Dataset excerpts:
● ● ● ● ●

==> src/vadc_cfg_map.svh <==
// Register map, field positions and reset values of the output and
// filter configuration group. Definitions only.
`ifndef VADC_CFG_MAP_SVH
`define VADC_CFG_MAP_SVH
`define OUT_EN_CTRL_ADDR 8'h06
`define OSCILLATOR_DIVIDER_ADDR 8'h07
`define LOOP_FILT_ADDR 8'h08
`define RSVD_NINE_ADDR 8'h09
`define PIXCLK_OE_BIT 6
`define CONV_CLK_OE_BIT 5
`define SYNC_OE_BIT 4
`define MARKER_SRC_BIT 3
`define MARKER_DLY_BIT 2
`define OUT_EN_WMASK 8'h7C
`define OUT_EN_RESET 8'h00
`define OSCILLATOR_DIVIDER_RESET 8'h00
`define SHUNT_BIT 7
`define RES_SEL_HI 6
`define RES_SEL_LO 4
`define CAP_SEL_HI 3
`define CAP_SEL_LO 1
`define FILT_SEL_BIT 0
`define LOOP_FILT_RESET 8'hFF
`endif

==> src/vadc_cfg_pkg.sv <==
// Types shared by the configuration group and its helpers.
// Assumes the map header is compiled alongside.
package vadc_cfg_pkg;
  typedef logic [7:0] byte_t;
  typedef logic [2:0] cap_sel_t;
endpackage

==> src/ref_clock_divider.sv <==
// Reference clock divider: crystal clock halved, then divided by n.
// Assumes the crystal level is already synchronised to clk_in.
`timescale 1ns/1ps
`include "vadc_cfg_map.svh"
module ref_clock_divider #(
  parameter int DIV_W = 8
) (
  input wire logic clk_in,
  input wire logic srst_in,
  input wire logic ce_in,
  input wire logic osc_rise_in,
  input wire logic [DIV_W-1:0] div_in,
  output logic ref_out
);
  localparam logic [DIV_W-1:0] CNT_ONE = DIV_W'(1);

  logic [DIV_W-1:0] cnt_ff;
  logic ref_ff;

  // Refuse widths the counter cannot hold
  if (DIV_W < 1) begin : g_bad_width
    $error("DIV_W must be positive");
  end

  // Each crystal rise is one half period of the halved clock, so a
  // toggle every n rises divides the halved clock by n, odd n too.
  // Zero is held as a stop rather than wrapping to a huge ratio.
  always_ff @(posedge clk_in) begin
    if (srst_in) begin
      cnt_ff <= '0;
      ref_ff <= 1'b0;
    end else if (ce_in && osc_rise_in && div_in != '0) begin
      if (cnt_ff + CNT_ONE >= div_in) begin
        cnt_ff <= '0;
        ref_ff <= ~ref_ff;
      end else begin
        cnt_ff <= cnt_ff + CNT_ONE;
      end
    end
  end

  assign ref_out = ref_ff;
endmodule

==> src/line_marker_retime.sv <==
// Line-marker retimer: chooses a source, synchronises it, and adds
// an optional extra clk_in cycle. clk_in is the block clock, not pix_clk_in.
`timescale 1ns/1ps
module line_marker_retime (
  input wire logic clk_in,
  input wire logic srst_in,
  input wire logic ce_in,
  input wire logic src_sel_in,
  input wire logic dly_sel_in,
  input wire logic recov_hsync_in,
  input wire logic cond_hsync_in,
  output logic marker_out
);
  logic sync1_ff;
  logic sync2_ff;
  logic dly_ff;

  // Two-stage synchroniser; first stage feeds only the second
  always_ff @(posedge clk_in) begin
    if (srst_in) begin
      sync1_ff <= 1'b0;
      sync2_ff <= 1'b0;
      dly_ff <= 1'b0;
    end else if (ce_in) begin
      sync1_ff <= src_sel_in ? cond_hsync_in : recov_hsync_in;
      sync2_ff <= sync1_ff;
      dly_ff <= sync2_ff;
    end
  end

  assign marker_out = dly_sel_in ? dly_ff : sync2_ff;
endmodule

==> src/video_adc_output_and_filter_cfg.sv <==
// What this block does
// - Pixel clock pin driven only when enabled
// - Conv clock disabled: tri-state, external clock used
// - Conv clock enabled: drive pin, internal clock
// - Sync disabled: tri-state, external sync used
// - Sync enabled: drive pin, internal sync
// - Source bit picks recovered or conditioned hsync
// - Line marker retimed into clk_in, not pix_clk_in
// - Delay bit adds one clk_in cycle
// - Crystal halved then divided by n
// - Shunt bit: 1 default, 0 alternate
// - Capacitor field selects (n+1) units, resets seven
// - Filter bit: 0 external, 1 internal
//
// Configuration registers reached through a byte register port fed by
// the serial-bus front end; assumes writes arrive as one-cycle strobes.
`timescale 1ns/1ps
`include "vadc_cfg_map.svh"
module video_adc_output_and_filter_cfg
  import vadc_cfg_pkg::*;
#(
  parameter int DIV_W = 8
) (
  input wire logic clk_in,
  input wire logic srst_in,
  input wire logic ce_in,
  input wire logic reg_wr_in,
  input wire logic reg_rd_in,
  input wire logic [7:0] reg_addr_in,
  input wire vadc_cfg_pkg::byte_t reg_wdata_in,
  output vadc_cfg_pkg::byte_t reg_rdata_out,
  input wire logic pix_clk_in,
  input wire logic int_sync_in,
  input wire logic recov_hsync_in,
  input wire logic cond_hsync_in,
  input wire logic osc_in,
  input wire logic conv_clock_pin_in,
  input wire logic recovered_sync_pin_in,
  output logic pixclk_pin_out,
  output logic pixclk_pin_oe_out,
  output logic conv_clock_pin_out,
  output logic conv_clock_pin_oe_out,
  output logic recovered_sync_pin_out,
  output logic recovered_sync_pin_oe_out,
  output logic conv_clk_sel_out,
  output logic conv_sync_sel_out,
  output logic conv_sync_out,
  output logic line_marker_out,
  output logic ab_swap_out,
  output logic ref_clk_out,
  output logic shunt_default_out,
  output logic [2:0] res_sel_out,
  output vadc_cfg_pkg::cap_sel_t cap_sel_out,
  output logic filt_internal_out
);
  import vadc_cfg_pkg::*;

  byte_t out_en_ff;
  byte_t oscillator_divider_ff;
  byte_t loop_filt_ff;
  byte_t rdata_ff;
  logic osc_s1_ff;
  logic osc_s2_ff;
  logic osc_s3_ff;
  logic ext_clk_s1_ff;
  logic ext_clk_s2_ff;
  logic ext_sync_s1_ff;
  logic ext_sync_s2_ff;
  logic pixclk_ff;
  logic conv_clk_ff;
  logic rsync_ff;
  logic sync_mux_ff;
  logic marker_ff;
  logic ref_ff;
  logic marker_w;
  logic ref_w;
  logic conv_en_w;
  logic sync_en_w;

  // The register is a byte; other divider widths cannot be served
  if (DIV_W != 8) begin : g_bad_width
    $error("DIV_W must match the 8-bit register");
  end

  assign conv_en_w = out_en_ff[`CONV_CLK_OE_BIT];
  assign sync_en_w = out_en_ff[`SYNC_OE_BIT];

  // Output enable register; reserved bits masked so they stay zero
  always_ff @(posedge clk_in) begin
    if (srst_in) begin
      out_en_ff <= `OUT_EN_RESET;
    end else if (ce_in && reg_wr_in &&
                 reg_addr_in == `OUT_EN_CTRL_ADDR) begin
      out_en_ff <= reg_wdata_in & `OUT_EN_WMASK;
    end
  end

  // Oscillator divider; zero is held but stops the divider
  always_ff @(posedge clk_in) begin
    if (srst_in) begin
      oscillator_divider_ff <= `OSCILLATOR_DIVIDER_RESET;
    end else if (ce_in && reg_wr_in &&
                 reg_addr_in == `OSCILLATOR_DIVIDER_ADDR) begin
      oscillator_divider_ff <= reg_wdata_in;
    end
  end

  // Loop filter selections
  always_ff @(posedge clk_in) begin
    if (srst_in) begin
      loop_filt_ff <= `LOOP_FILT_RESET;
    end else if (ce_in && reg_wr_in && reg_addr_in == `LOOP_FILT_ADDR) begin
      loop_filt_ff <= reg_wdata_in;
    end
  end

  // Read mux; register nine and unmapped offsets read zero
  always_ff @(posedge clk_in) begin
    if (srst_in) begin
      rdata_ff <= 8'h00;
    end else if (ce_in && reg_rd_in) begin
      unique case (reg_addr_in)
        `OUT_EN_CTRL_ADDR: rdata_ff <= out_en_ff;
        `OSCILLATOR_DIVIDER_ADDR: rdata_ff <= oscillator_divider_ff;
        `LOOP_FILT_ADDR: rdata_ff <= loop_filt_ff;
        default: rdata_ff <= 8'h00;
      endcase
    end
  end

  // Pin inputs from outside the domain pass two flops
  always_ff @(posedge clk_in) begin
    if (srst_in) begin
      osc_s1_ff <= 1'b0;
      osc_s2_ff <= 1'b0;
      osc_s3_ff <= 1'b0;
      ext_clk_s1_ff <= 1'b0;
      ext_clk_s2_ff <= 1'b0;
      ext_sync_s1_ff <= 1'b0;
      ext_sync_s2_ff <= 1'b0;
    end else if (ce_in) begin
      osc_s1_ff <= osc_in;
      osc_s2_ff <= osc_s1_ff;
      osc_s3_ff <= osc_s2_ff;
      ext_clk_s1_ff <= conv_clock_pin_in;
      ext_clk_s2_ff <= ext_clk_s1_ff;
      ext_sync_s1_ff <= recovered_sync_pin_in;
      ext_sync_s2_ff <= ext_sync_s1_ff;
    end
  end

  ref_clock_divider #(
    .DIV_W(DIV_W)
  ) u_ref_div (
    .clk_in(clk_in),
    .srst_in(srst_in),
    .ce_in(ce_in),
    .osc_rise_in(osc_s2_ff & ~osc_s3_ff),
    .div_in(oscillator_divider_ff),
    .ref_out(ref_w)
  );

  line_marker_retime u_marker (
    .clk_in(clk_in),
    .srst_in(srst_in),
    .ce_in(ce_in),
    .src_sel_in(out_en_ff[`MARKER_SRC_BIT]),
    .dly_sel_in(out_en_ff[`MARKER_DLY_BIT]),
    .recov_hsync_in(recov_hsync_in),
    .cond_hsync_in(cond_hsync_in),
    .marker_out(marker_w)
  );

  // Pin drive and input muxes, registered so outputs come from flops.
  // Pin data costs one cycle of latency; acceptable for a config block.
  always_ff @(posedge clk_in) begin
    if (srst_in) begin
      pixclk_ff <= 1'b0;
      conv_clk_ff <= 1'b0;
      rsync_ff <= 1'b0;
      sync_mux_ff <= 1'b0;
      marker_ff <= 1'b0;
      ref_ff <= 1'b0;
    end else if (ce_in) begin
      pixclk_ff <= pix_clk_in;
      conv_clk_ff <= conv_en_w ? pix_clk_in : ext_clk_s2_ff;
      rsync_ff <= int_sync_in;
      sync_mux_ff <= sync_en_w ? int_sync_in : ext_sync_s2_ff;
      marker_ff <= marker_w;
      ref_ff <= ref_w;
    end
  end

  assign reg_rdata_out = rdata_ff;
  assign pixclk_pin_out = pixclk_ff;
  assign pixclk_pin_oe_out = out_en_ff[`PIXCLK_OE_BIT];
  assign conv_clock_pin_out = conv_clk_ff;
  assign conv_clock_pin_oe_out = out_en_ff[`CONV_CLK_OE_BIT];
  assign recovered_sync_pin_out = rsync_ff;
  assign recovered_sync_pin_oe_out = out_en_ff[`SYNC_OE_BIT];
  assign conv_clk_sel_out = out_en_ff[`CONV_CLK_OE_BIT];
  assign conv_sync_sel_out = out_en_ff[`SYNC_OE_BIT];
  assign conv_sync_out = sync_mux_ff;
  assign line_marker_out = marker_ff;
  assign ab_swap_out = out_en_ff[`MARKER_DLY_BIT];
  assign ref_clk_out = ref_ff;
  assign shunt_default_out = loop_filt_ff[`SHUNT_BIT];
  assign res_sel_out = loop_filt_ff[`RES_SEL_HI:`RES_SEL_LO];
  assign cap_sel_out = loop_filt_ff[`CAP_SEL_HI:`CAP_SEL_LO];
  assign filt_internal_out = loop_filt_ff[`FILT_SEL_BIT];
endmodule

● ● ● ● ●

## WORK REQUEST
The lines above, starting at the one with "pixclk_ff <= 1'b0;" and ending at the one with "pixclk_ff <= pix_clk_in;", are the only ones to return, exactly as written.

## FINISHED EXERCISE
      pixclk_ff <= 1'b0;
      conv_clk_ff <= 1'b0;
      rsync_ff <= 1'b0;
      sync_mux_ff <= 1'b0;
      marker_ff <= 1'b0;
      ref_ff <= 1'b0;
    end else if (ce_in) begin
      pixclk_ff <= pix_clk_in;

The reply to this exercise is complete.